I spent six weeks building a web app for Spanish learning. It had a clean React frontend, a progress dashboard, spaced-repetition logic, the works. It got 100 free signups in the first two weeks and a 4% return rate by week three. Then I rebuilt the same thing as a WhatsApp agent in nine days, charged $9/month, and three people paid me. Those three taught me more about retention, memory, and what "AI language learning" actually means than the entire web app cohort combined.
This is the architecture of EspaLuz — a bilingual Spanish/English tutor that lives in WhatsApp and Telegram — and specifically how I built conversation memory that survives across sessions without paying for a managed vector store. If you're a founder deciding between a web app and a messaging agent, or a developer who keeps reaching for Pinecone the second someone says "memory," read the cost numbers before you commit.
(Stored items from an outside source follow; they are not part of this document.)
$ cat src/hw/commit_capture.sv
`timescale 1ns/10ps

module commit_capture import sim_pkg::*; (
  input  logic       clock,
  input  logic       reset,
  input  logic       fetch_valid_i,
  input  addr_t      fetch_pc_i,
  input  inst_t      fetch_inst_i,
  input  logic       wb_wen_i,
  input  logic       retire_i,
  input  reg_idx_t   wb_rd_i,
  input  data_t      wb_wdata_i,
  input  data_t      a0_i,
  input  logic       full_i,
  commit_if.producer push,
  output logic       overflow_o
);

  addr_t      fetch_pc_q;
  inst_t      fetch_inst_q;
  logic       pend_q;
  addr_t      rec_pc_q;
  inst_t      rec_inst_q;
  logic       rec_wen_q;
  reg_idx_t   rec_wdest_q;
  data_t      rec_wdata_q;
  logic       rec_skip_q;
  logic       rec_trap_q;
  trap_code_t rec_code_q;
  logic       commit_event;

  assign commit_event = wb_wen_i || retire_i;

  // The last fetched instruction is the one that commits next.
  always_ff @(posedge clock) begin
    if (fetch_valid_i) begin
      fetch_pc_q   <= fetch_pc_i;
      fetch_inst_q <= fetch_inst_i;
    end
  end

  // ------------------------------
  // Record build
  // ------------------------------

  always_ff @(posedge clock) begin
    if (commit_event) begin
      rec_pc_q    <= fetch_pc_q;
      rec_inst_q  <= fetch_inst_q;
      rec_wen_q   <= wb_wen_i && (wb_rd_i != '0);
      rec_wdest_q <= wb_rd_i;
      rec_wdata_q <= wb_wdata_i;
      rec_skip_q  <= (fetch_inst_q == SKIP_INST);
      rec_trap_q  <= (fetch_inst_q[6:0] == TRAP_OPCODE);
      rec_code_q  <= a0_i[7:0];
    end
  end

  always_ff @(posedge clock) begin
    if (reset) begin
      pend_q <= 1'b0;
    end else begin
      pend_q <= commit_event;
    end
  end

  // ------------------------------
  // Push
  // ------------------------------

  assign push.strobe = pend_q && !full_i;
  assign push.pc     = rec_pc_q;
  assign push.inst   = rec_inst_q;
  assign push.wen    = rec_wen_q;
  assign push.wdest  = rec_wdest_q;
  assign push.wdata  = rec_wdata_q;
  assign push.skip   = rec_skip_q;
  assign push.trap   = rec_trap_q;
  assign push.code   = rec_code_q;

  // A record that meets a full queue is lost, and that is remembered until reset.
  always_ff @(posedge clock) begin
    if (reset) begin
      overflow_o <= 1'b0;
    end else if (pend_q && full_i) begin
      overflow_o <= 1'b1;
    end
  end

  a_one_event_kind : assert property (
    @(posedge clock) disable iff (reset) !(wb_wen_i && retire_i)
  );

endmodule

$ cat src/flat_wrapper.sv
// flat-port wrapper written by rule: the top's interface ports become plain ports
module commit_capture_flat import sim_pkg::*;
  (clock, reset, fetch_valid_i, fetch_pc_i, fetch_inst_i, wb_wen_i, retire_i, wb_rd_i, wb_wdata_i, a0_i, full_i, overflow_o, push_strobe, push_pc, push_inst, push_wen, push_wdest, push_wdata, push_skip, push_trap, push_code);
  commit_if push_i ();
  input  logic clock;
  input  logic reset;
  input  logic fetch_valid_i;
  input  addr_t fetch_pc_i;
  input  inst_t fetch_inst_i;
  input  logic wb_wen_i;
  input  logic retire_i;
  input  reg_idx_t wb_rd_i;
  input  data_t wb_wdata_i;
  input  data_t a0_i;
  input  logic full_i;
  output logic overflow_o;
  output wire logic [$bits(push_i.strobe)-1:0] push_strobe;
  output wire logic [$bits(push_i.pc)-1:0] push_pc;
  output wire logic [$bits(push_i.inst)-1:0] push_inst;
  output wire logic [$bits(push_i.wen)-1:0] push_wen;
  output wire logic [$bits(push_i.wdest)-1:0] push_wdest;
  output wire logic [$bits(push_i.wdata)-1:0] push_wdata;
  output wire logic [$bits(push_i.skip)-1:0] push_skip;
  output wire logic [$bits(push_i.trap)-1:0] push_trap;
  output wire logic [$bits(push_i.code)-1:0] push_code;
  assign push_strobe = push_i.strobe;
  assign push_pc = push_i.pc;
  assign push_inst = push_i.inst;
  assign push_wen = push_i.wen;
  assign push_wdest = push_i.wdest;
  assign push_wdata = push_i.wdata;
  assign push_skip = push_i.skip;
  assign push_trap = push_i.trap;
  assign push_code = push_i.code;
  commit_capture u_core (.clock(clock), .reset(reset), .fetch_valid_i(fetch_valid_i), .fetch_pc_i(fetch_pc_i), .fetch_inst_i(fetch_inst_i), .wb_wen_i(wb_wen_i), .retire_i(retire_i), .wb_rd_i(wb_rd_i), .wb_wdata_i(wb_wdata_i), .a0_i(a0_i), .full_i(full_i), .push(push_i), .overflow_o(overflow_o));
endmodule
The web app was a graveyard with good lighting
The dashboard was the problem, not the feature. Every web app for learning a language asks the user to do the same thing: leave their life, open a tab, log in, and "study." That's a context switch, and context switches are where retention dies. My 100 signups didn't churn because the lessons were bad. They churned because opening a dedicated tab to practice Spanish competes with email, Slack, and the actual reason they came to Panama — which is to live here, not to study.
WhatsApp doesn't ask for a context switch. It's already open. In Latin America it's not an app, it's the substrate — your landlord texts you on it, your kid's school sends homework on it, the guy fixing your AC confirms on it. When EspaLuz lives in that same thread, practicing Spanish isn't a separate activity. It's one more conversation in a list of conversations the user already checks 40 times a day.
The hard number: web app week-three return rate was 4%. WhatsApp agent week-three return rate, on a tiny paying cohort, was 100% — three of three. Small sample, yes. But the difference between 4% and 100% isn't a sample-size artifact. It's a delivery-channel artifact.
Two-layer memory without a paid vector store
Here's the part most developers get wrong. The moment someone says "the AI needs to remember the conversation," everyone reaches for embeddings and a vector database. For a language tutor, that's overkill that costs you money and adds latency for retrieval you mostly don't need.
EspaLuz uses two memory layers, and neither requires a managed vector store:
Layer 1 — Rolling conversation window. The last N messages of the actual dialogue, stored as plain rows in Postgres on Oracle Cloud. I keep roughly the last 20 turns per user. This is the working memory: what we just talked about, the verb tense the user struggled with three messages ago, the joke they made. No embeddings. Just a SELECT ... WHERE user_id = $1 ORDER BY created_at DESC LIMIT 20, reversed, and dropped into the prompt.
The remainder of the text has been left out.